The news follows a similar declaration by Norwegian Cruise Line that Norwegian Epic will also reside in Barcelona from 2015. The 4,100-passenger ship will be the largest boat in the world to year-round home-port in the Mediterranean.

It might have the second biggest share of the global cruise offering, after the Caribbean, but the Med hasn't always seemed like such a fail-safe option. The economic crisis has cloaked traditionally strong tourist destinations in uncertainty; 2012 was a particularly difficult year for Southern European countries, with Spain and Greece accepting bailout packages in exchange for what feels like never-ending austerity.

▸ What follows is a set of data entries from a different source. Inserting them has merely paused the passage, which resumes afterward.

What follows belongs to an exercise in optimizing a design on an open flow for small area; a production flow would make more cautious choices. The RTL was checked by simulation tests, not by an equivalence proof against the original design. In every run shown here, the design's own scripts or RTL, not TritonCTS, make the clock network. The clock input has no modelled driver; a real chip could not lean on it and would need a root buffer or a full tree. No activity file was given, so power comes from the tool's default toggle rates.

## flow/config.mk

```make
export PLATFORM = sky130hd
export DESIGN_NAME = STI_DAC
export DESIGN_NICKNAME = STI_DAC
export VERILOG_FILES = /design/flow/design.v
export SDC_FILE = /design/flow/constraint.sdc
export NUM_CORES = 4
export LEC_CHECK = 0
export CAP_MARGIN = 20
export CORE_AREA = 2.3 2.72 57.5 59.84
export DIE_AREA = 0 0 59.8 62.56
export SLEW_MARGIN = 20
```

## flow/constraint.sdc

```tcl
create_clock -name core_clock -period 5.0 [get_ports {clk}]
set_input_delay 1.0000 -clock core_clock [delete_from_list [all_inputs] [get_ports {clk}]]
set_output_delay 1.0000 -clock core_clock [all_outputs]
set_load 0.01 [all_outputs]
```

## flow/design.v

```verilog
module STI_DAC(clk ,reset, load, pi_data, pi_length, pi_fill, pi_msb, pi_low, pi_end,
	       so_data, so_valid,
	       pixel_finish, pixel_dataout, pixel_addr,
	       pixel_wr);
input		clk, reset;
input		load, pi_msb, pi_low, pi_end;
input	[15:0]	pi_data;
input	[1:0]	pi_length;
input		pi_fill;
output		so_data;
output reg	so_valid;
output		pixel_finish;
output reg	pixel_wr;
output reg [7:0] pixel_addr;
output reg [7:0] pixel_dataout;
reg [4:0] k;
reg done;
wire [1:0] b = k[4:3];
wire last = (k[2:0] == 3'd7) && (b == pi_length);
wire df = ~(pi_fill ^ pi_msb);
reg zero, second;
always @(*) begin
	case (pi_length)
		2'd0: begin zero = 1'b0; second = 1'b0; end
		2'd1: begin zero = 1'b0; second = b[0]; end
		2'd2: begin zero = df ? b[1] : (b == 2'd0); second = df ? b[0] : ~b[0]; end
		default: begin zero = ~(df ^ b[1]); second = b[0]; end
	endcase
end
wire hi = (pi_length == 2'd0) ? pi_low : (pi_msb ^ second);
wire [2:0] ib = k[2:0] ^ {3{pi_msb}};
assign so_data = ~zero & pi_data[{hi, ib}];
assign pixel_finish = done | (pixel_wr & (&pixel_addr));
always @(posedge clk or posedge reset) begin
	if (reset) begin
		so_valid <= 1'b0;
		pixel_wr <= 1'b0;
		pixel_addr <= 8'd0;
		done <= 1'b0;
	end
	else begin
		so_valid <= so_valid ? ~last : load;
		pixel_wr <= so_valid ? (k[2:0] == 3'd7) : (pi_end & ~pixel_finish);
		pixel_addr <= pixel_addr + {7'd0, pixel_wr};
		done <= pixel_finish;
	end
end
always @(posedge clk) begin
	k <= so_valid ? k + 5'd1 : 5'd0;
	pixel_dataout <= so_valid ? {pixel_dataout[6:0], so_data} : 8'd0;
end
endmodule
```

## flow/flow/run.sh

```bash
#!/bin/bash
# Standard ORFS layout, with these changes: the ABC step of the standard synthesis
# maps for area (flow/area.script) with no adder cells, the port buffers are buf_1 cells, and the
# clock reaches the registers through a single buffer (flow/cts.tcl) instead of
# CTS's tree.
set -euo pipefail
W=$(pwd)
cat > "$W/area_synth.tcl" <<EOT
proc abc {args} {
  set i [lsearch -exact \$args -script]
  if {\$i >= 0} { lset args [expr {\$i + 1}] $W/flow/area.script }
  yosys abc {*}\$args
}
source $W/synth_recipe.tcl
EOT
export CLOCK_BUFFER_CELL=sky130_fd_sc_hd__clkbuf_8 CLOCK_BUFFER_COUNT=2
bash standard.sh SYNTH_SCRIPT="$W/area_synth.tcl" \
  BUFFER_PORTS_ARGS="-buffer_cell sky130_fd_sc_hd__buf_1" \
  ADDER_MAP_FILE= PRE_CTS_TCL="$W/flow/cts.tcl" finish > "$W/standard.log" 2>&1
```

## flow/flow/area.script

```
strash
dc2
dch -f
amap -m
topo
```

## flow/flow/cts.tcl

```tcl
# Clock distribution in place of CTS's tree: the registers are split by
# position into CLOCK_BUFFER_COUNT groups, and one clock buffer placed at the
# centre of each group drives its clock pins. The clock port drives only these
# buffers. cts.tcl then legalises them and repairs timing as usual.
set block [ord::get_db_block]
set dbu [$block getDbUnitsPerMicron]
set flops {}
foreach inst [$block getInsts] {
  if {[[$inst getMaster] isSequential]} {
    set b [$inst getBBox]
    lappend flops [list [$inst getName] [expr {([$b xMin] + [$b xMax]) / 2.0 / $dbu}] \
      [expr {([$b yMin] + [$b yMax]) / 2.0 / $dbu}]]
  }
}
# split the registers in k groups of near equal size by recursive bisection
# along the wider side
proc clock_groups {flops k} {
  if {$k <= 1 || [llength $flops] <= 1} { return [list $flops] }
  set xs [lmap f $flops {lindex $f 1}]
  set ys [lmap f $flops {lindex $f 2}]
  set wx [expr {[tcl::mathfunc::max {*}$xs] - [tcl::mathfunc::min {*}$xs]}]
  set wy [expr {[tcl::mathfunc::max {*}$ys] - [tcl::mathfunc::min {*}$ys]}]
  set sorted [lsort -real -index [expr {$wx >= $wy ? 1 : 2}] $flops]
  set k1 [expr {$k / 2}]
  set n1 [expr {int(round(double([llength $flops]) * $k1 / $k))}]
  return [concat [clock_groups [lrange $sorted 0 [expr {$n1 - 1}]] $k1] \
    [clock_groups [lrange $sorted $n1 end] [expr {$k - $k1}]]]
}
set g 0
foreach group [clock_groups $flops $::env(CLOCK_BUFFER_COUNT)] {
  set pins {}
  set xs 0.0
  set ys 0.0
  foreach f $group {
    lappend pins [get_pins [lindex $f 0]/CLK]
    set xs [expr {$xs + [lindex $f 1]}]
    set ys [expr {$ys + [lindex $f 2]}]
  }
  set x [expr {$xs / [llength $group]}]
  set y [expr {$ys / [llength $group]}]
  insert_buffer -buffer_cell $::env(CLOCK_BUFFER_CELL) -net clk -load_pins $pins \
    -location [list $x $y] -buffer_name clkbuf_$g -net_name clknet_$g
  puts "clock buffer $g: $::env(CLOCK_BUFFER_CELL) at $x $y drives [llength $group] registers"
  incr g
}
foreach it [[$block findNet clk] getITerms] {
  [[[$it getInst] findITerm X] getNet] setSigType CLOCK
}
puts "the clock port drives [llength [[$block findNet clk] getITerms]] pins"
set_propagated_clock [all_clocks]
proc clock_tree_synthesis {args} { puts "clock_tree_synthesis skipped: the clock buffers are in place" }
```

## flow/standard.sh

```bash
#!/bin/bash
# synth_recipe.tcl (not shown) runs the flow's synth.tcl, then flattens the netlist and writes it again
# the make line also repeats each setting of config.mk as NAME=value (left out here)
make -C /OpenROAD-flow-scripts/flow DESIGN_CONFIG=/design/flow/config.mk WORK_HOME=/design/flow/orfs CLKGATE_MAP_FILE= SYNTH_SCRIPT=/design/flow/synth_recipe.tcl "${@:-finish}"
```

==> metrics.md, run 1 <==
| Metric | Value |
|---|---|
| Outcome | `complete, no violations` |
| Site Rows | `21` |
| I/O Buffers | `44` |
| Placed Cells | `191` |
| CP Max Fanout | `8` |
| Final #Nets | `186` |
| Setup TNS Final | `0 ns` |
| I/O pins | `45` |
| Die Span Y | `62.6 um` |
| Syn nets | `138` |
| Netlist cell types | `19` |
| Final std cells w/o fill | `between 150 and 200` |
| Hpwl dp | `1.67 mm` |
| Final Setup Violations | `0` |
| PwrDens | `574 mW/mm^2` |
| IR drop worst, VDD | `around 220 uV` |
| Mapped Area | `0.00101 sq mm` |
| Fraction of layout cells with a size suffix above 1 | `0.0126` |
| Number of post-CTS setup repair buffers | `0` |
| Largest net degree at the start of global routing | `14` |
| CP arrival | `just under 3 ns` |
| Min Clock Period, post-route | `3.90 ns` |
| Relative slew margins | `0.663` |
| Hold buffers post-CTS | `0` |
| Post-synth top area share | `0.273` |
| First-pass GRT wire length | `3.37 mm` |
| CTS clk-pin slew, worst paths | `roughly 0.08 ns` |
| Synth warn | `1` |
| Antenna violations before repair | `0` |
| Vias per cell | `4.95` |
| DR pass1 iterations | `4` |
| Final Wtd Congestion | `roughly 0.76` |
| WL/cell | `10.6 um` |
| Area delta synth->final | `23.4%` |
| Worst Tran Pin Value | `0.505 ns` |
| Critical Path RT | `4.00 ns` |
| Final Skew | `0.00349 ns` |
| Setup crit end kind | `output port` |
| Top post-synthesis cells by area | `dfrtp_1 27%, dfxtp_1 26%, nor2_1 8.2%` |
| Max cap viols | `0` |
| Ant. Diodes | `0` |
| Max-slew violation count | `0` |
| Latest clock arrival within the worst-skew pair | `~0.14 ns` |
| Hold Fails Final Rpt | `0` |
| Register area share after synthesis | `0.532` |
| Starting Density | `0.319` |
| Final wirelength | `2.05 mm` |
| Fin crit share | `0.781` |
| Flops & latches, synth | `24` |
| Post-CTS sizing | `0` |
| ANT nets after route | `0` |
| FILL cells | `between 300 and 400` |
| Unrepaired setup endpoints after global routing | `false` |
| Die width | `59.8 um` |
| Iter 0 DRT Violations | `31` |
| Core area | `0.00315 sq mm` |
| Crit Path Class | `in2out` |
| Synth Instances | `113` |
| Number of global-route vias before repair | `803` |
| Avg Inst Size Synth | `8.91 sq um` |
| Critical path startpoint category | `input port` |
| GRT Residual Overflow | `0` |
| Cell taking the most area after synthesis | `dfrtp_1` |
| Total track usage | `0.107` |
| Vias post-DR | `956` |
| HP Class | `reg2reg` |
| P_leak | `between 0.4 and 0.5 nW` |
| # DRC | `0` |
| FMAX | `0.256 GHz` |
| Die ar. | `0.00374 sq mm` |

Additionally, with political uncertainty an almost constant presence in North Africa since the start of the Arab Spring, it has been hard to predict how the Mediterranean cruise market would cope with these external events. The circumstances caused a wide-ranging and short-notice redeployment of ships on Mediterranean routes, leaving Tunisia off-limits for several seasons. Likewise, Egypt's shocking rise in violence led to travel warnings for any tourists considering journeying to the country. Over the summer, virtually every cruise line cancelled most of its 2013 Egyptian port calls.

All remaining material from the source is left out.